Scan the entries for the word "status". Every line that has it should be copied.

--- Supplied material Enclosed Below ---

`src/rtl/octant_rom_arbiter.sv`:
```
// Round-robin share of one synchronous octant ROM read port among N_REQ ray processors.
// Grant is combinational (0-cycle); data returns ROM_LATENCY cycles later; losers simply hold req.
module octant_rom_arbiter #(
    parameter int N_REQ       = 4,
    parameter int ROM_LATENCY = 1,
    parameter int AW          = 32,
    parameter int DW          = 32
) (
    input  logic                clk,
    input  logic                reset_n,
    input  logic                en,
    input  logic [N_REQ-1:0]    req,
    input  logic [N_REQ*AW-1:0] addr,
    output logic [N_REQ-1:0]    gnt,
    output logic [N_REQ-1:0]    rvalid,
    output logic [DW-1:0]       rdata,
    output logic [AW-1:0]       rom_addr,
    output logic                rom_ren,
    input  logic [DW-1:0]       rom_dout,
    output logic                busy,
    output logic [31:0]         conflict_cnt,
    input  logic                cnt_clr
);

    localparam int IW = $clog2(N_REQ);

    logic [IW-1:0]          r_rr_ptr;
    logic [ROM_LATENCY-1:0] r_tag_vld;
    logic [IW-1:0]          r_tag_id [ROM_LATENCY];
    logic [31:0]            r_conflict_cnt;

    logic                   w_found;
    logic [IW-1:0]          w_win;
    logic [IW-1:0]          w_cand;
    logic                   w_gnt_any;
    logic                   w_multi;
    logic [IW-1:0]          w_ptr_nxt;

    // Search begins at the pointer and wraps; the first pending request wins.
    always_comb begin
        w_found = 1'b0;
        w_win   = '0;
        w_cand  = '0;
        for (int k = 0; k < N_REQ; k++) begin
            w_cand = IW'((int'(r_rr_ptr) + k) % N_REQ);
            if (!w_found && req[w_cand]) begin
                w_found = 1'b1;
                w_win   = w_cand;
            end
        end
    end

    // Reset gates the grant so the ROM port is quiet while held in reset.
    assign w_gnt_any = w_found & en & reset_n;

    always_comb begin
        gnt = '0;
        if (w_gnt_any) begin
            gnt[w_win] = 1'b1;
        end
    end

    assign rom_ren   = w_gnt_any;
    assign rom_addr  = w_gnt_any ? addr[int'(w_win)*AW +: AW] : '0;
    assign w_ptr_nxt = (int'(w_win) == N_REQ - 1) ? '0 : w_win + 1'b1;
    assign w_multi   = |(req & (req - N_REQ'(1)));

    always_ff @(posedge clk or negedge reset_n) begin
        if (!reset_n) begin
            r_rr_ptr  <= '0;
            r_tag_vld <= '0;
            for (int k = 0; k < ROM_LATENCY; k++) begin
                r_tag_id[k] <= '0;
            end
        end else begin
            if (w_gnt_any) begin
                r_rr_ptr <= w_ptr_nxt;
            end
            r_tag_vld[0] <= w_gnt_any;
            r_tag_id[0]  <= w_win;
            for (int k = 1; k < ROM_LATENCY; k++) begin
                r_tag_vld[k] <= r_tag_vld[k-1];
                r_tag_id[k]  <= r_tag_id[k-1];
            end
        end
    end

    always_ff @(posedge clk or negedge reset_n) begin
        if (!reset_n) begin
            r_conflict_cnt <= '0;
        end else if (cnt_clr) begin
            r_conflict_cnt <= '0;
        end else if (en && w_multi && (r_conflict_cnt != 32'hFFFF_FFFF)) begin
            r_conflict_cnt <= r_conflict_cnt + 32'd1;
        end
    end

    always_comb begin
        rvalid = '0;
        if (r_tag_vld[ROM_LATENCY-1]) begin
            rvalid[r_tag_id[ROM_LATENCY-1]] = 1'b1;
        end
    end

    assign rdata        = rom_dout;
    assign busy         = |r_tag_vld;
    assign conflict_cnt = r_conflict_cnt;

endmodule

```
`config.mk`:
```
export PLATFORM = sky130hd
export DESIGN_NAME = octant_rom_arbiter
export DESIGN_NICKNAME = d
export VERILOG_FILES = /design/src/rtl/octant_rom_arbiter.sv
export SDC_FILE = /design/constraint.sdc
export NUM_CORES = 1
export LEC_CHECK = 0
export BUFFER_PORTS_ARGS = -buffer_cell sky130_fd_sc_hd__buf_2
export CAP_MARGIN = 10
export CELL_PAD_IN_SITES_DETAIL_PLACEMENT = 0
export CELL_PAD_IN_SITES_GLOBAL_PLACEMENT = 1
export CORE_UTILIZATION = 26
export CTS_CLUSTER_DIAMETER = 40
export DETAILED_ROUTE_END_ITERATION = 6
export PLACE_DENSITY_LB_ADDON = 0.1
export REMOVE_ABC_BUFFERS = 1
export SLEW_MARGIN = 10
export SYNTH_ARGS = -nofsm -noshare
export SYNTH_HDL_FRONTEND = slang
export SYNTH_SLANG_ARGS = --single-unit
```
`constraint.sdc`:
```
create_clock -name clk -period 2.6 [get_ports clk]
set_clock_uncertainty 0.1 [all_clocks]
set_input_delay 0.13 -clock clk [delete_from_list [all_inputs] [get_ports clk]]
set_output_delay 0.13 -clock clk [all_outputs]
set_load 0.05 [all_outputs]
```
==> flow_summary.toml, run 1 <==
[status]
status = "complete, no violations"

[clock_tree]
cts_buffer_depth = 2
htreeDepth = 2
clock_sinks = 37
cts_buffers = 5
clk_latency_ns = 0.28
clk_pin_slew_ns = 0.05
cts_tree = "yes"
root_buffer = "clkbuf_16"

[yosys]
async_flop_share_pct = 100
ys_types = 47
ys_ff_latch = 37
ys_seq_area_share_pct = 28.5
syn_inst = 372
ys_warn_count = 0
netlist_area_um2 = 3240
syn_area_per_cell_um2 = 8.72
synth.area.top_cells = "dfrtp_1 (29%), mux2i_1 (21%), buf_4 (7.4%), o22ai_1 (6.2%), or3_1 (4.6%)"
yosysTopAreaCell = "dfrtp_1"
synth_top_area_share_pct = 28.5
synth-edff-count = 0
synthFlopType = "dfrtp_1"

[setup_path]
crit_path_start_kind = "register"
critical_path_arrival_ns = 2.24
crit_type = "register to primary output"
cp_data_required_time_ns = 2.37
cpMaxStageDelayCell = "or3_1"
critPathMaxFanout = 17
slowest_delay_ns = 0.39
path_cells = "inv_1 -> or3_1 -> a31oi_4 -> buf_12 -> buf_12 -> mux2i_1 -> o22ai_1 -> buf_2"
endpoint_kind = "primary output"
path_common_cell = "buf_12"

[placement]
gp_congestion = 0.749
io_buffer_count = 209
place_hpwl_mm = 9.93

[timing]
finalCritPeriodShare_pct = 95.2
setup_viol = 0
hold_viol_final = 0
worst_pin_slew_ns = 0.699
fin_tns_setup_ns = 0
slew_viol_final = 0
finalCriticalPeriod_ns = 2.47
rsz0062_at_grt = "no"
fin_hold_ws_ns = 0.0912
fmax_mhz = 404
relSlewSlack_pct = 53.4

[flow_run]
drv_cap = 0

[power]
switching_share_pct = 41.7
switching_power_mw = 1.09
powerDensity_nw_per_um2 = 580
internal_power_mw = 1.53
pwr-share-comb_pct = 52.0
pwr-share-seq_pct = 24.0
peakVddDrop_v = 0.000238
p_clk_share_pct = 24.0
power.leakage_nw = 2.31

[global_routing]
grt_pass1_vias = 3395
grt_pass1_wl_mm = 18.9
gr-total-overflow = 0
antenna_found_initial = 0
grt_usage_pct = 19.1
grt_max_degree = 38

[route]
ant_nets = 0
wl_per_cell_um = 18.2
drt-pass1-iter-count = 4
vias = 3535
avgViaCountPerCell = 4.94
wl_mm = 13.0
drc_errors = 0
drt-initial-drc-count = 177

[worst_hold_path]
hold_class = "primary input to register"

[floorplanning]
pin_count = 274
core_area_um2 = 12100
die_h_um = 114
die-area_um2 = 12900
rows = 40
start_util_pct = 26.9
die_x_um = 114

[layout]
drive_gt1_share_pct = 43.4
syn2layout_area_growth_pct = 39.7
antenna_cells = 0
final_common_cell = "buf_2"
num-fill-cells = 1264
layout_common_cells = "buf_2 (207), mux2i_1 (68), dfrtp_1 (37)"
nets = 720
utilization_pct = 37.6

--- End of Enclosed Supplied material ---
--- Supplied material Enclosed Below ---

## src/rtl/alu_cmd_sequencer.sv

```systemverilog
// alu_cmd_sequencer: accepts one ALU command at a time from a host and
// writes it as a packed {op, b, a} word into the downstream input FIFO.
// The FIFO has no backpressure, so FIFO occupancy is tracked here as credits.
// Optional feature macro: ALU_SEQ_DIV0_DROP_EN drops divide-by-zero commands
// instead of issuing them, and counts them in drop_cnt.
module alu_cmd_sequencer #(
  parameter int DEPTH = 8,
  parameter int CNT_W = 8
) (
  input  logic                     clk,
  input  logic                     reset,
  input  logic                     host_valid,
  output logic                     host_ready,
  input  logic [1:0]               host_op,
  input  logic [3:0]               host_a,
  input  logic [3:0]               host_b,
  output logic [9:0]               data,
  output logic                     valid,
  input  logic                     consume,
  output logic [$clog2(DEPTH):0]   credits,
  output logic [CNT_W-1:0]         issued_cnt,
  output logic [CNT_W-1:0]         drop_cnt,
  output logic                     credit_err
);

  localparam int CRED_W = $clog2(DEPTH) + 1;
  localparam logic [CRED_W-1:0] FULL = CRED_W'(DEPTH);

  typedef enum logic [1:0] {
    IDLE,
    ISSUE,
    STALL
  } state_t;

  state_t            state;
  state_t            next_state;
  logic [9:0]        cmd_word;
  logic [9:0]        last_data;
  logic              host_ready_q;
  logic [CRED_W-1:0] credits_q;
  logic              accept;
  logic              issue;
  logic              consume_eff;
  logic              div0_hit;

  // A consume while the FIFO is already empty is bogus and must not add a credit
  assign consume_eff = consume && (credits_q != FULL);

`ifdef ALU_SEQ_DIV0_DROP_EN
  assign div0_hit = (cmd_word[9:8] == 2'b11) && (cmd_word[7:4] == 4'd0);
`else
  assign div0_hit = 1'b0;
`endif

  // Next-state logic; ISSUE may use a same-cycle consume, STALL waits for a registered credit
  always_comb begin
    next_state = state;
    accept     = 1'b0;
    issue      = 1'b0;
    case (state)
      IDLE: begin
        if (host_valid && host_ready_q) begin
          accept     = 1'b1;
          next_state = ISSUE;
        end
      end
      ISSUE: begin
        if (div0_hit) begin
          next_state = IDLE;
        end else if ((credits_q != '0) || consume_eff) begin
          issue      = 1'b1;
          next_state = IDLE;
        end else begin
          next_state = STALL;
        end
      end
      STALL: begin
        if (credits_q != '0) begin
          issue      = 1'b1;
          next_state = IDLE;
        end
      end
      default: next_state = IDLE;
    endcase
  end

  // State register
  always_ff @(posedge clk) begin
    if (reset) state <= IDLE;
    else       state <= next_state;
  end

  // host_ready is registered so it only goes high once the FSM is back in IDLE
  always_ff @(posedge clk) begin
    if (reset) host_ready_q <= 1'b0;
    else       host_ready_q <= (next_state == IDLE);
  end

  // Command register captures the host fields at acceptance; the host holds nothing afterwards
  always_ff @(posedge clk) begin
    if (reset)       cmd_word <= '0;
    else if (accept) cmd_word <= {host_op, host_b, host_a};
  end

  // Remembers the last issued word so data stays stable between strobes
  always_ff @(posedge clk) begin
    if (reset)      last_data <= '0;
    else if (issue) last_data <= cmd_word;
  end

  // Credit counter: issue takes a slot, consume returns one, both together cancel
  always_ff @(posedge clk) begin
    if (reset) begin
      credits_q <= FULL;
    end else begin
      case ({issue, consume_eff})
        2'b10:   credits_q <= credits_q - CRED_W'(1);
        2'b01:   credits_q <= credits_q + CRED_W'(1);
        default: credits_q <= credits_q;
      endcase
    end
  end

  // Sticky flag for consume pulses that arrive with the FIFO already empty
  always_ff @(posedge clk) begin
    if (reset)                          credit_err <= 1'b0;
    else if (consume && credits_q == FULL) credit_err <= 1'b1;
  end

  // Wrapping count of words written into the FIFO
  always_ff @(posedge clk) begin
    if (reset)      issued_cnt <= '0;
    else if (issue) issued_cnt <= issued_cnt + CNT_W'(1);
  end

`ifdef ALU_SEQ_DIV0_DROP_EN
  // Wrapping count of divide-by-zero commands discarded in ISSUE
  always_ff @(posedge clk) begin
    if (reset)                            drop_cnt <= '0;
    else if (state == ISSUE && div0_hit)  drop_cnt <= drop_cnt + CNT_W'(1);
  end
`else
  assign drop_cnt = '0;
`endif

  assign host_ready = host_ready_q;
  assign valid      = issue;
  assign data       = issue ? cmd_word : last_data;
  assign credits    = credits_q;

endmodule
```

--- End of Enclosed Supplied material ---
--- Supplied material Enclosed Below ---

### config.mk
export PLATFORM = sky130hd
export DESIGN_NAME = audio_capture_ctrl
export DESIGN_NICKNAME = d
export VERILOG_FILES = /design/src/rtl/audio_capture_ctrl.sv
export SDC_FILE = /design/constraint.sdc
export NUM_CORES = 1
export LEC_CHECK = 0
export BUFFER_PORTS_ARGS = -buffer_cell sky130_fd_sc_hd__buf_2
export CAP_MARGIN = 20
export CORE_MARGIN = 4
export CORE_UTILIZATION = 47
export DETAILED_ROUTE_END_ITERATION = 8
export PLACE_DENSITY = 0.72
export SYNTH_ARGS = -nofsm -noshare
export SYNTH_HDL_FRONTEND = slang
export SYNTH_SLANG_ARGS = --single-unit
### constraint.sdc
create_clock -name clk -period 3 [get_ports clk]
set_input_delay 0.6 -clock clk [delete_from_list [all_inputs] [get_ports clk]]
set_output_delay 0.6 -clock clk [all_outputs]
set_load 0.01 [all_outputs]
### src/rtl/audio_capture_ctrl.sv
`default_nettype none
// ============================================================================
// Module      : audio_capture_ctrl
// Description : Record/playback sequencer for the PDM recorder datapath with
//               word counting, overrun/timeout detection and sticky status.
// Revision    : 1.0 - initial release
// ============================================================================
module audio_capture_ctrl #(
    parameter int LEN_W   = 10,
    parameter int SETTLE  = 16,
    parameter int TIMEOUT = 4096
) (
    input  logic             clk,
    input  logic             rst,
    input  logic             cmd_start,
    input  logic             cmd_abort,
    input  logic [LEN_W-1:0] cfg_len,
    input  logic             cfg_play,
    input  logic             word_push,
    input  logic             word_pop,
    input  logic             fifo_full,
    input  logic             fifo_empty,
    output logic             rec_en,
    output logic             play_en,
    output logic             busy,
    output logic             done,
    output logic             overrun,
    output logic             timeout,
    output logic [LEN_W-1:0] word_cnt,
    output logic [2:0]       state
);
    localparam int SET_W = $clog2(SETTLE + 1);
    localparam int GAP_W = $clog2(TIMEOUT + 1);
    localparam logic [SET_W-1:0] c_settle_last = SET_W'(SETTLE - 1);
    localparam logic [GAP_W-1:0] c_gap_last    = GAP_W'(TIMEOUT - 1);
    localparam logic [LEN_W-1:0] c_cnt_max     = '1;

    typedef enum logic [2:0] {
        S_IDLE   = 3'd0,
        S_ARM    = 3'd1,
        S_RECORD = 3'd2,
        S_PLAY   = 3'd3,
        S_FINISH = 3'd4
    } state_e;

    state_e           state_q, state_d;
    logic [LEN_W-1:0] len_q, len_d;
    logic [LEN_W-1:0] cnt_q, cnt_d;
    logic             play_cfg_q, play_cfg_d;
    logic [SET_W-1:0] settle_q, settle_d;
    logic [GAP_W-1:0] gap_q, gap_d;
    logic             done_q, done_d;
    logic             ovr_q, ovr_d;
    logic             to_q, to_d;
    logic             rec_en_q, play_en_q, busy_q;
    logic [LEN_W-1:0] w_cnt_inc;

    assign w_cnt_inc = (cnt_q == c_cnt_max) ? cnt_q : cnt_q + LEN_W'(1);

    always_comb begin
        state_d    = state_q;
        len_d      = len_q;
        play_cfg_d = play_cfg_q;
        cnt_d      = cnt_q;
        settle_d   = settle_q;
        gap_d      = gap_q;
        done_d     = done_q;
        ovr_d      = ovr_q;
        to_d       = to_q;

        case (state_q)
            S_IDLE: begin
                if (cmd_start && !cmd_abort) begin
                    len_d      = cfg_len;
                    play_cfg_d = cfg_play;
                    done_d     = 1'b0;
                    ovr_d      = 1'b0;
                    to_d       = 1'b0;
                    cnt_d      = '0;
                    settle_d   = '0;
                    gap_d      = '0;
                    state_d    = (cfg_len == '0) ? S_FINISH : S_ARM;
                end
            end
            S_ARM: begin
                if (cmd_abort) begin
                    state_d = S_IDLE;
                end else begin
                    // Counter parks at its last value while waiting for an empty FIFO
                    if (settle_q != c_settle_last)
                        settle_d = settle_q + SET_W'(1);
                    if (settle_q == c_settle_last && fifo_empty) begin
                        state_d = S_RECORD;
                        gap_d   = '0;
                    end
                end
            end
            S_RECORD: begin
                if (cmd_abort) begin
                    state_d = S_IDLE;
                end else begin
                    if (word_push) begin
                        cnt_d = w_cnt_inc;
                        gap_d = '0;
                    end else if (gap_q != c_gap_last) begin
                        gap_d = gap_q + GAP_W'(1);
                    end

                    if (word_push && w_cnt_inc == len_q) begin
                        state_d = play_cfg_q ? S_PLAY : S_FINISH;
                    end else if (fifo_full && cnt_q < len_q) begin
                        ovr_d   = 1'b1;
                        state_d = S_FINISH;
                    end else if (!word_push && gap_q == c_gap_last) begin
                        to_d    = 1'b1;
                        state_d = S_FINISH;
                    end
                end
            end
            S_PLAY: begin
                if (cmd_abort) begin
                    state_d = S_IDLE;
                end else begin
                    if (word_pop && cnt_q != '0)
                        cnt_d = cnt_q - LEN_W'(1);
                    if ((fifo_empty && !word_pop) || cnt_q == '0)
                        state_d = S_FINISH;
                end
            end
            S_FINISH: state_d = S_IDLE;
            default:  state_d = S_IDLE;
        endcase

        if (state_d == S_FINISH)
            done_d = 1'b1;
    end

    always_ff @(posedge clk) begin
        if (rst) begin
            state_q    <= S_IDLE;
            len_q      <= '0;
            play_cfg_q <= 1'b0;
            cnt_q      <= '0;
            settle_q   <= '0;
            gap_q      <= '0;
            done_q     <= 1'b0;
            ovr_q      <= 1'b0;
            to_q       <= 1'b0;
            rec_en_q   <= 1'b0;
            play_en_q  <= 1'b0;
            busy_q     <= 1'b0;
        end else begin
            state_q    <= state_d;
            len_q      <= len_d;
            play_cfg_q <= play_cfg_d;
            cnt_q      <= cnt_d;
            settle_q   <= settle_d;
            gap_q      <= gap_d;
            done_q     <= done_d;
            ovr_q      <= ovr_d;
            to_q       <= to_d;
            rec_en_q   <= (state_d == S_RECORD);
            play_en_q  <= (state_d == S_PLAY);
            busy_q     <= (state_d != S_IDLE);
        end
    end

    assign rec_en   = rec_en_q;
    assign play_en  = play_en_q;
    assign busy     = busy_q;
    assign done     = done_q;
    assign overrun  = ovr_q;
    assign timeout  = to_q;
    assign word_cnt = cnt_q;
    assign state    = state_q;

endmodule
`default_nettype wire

--- End of Enclosed Supplied material ---

Answer section:
[status]
status = "complete, no violations"
//               word counting, overrun/timeout detection and sticky status.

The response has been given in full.